══ SOURCE DATA

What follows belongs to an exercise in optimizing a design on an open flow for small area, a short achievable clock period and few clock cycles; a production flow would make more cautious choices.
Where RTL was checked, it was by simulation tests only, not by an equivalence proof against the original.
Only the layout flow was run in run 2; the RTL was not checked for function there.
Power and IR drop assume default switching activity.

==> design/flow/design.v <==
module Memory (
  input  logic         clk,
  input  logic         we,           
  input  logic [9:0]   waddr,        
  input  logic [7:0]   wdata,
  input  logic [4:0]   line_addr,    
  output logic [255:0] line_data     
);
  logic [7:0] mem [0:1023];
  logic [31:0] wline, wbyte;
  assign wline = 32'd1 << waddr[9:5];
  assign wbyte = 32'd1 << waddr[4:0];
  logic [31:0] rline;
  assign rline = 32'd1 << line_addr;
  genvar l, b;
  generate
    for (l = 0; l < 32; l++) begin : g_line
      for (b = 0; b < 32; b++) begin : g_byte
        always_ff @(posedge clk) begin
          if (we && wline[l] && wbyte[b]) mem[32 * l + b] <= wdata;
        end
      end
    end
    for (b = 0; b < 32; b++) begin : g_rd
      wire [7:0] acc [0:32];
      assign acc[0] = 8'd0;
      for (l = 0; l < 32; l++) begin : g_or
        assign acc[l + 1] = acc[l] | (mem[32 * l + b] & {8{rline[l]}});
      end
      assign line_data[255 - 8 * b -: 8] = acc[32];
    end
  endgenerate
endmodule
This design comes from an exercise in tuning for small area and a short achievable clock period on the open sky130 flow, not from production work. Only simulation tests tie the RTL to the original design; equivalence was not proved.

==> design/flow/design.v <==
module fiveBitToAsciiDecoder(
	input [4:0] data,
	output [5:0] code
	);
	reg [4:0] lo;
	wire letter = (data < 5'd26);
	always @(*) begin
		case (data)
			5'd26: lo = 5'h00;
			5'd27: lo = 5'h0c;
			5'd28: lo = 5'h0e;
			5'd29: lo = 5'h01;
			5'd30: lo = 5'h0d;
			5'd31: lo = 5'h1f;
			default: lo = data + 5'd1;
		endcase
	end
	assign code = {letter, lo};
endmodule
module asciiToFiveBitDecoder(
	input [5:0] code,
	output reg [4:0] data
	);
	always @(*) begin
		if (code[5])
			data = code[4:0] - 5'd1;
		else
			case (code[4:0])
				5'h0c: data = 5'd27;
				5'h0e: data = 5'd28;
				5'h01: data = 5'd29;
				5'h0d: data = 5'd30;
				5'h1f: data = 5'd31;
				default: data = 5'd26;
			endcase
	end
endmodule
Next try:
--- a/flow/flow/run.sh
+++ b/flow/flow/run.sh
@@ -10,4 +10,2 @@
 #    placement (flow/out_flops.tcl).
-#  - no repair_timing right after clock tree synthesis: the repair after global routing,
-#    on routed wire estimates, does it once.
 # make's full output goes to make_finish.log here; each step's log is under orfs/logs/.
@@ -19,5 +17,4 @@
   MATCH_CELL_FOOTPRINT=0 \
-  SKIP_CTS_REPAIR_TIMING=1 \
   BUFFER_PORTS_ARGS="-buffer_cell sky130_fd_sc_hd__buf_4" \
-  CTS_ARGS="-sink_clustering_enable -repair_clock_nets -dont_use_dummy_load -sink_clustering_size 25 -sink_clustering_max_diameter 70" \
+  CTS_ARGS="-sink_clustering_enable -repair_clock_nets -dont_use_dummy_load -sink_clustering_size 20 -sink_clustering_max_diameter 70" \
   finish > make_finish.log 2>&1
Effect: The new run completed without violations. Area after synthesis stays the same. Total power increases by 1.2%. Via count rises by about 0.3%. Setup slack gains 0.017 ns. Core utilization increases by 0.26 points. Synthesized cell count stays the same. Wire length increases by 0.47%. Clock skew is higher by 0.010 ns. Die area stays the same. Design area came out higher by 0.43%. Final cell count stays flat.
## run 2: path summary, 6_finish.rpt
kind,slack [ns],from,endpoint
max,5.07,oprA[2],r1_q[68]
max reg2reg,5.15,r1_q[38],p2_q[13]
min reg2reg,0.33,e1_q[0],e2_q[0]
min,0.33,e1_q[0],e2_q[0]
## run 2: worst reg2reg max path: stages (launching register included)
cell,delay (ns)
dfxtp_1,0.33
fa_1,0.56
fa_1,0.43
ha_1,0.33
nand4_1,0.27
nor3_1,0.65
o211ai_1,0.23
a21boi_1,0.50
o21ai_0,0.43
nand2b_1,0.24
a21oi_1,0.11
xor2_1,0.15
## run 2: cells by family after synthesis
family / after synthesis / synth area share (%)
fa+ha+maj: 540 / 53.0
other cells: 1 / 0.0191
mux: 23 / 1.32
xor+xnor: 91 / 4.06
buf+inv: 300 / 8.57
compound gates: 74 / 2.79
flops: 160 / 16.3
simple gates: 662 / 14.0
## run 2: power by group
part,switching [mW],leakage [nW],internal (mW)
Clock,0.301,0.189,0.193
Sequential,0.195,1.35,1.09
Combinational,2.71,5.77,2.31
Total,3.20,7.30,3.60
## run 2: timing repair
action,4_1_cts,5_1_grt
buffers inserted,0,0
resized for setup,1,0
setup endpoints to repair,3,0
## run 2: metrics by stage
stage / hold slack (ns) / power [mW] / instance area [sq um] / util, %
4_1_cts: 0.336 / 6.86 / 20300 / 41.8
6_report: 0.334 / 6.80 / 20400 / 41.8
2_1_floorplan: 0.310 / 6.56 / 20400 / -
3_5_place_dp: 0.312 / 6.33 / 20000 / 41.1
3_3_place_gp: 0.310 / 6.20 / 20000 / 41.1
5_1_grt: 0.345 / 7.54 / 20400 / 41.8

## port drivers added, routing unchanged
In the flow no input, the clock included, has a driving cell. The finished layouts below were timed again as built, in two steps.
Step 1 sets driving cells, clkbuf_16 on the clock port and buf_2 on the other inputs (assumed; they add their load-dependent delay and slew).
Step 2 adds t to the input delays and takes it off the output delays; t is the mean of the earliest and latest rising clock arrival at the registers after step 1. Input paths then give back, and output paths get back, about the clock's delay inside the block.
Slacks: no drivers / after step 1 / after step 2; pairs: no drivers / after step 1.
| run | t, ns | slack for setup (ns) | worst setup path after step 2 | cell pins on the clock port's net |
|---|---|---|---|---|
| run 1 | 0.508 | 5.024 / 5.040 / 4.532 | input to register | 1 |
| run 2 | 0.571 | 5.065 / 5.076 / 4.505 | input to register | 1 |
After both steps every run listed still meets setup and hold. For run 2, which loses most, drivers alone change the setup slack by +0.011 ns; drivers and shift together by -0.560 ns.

════

WORK ITEM
Your answer should consist of the lines from the line with "## port drivers added, routing unchanged" to the line with "Step 1 sets" above, repeated exactly, both ends included.

ANSWER TO THE PROBLEM
## port drivers added, routing unchanged
In the flow no input, the clock included, has a driving cell. The finished layouts below were timed again as built, in two steps.
Step 1 sets driving cells, clkbuf_16 on the clock port and buf_2 on the other inputs (assumed; they add their load-dependent delay and slew).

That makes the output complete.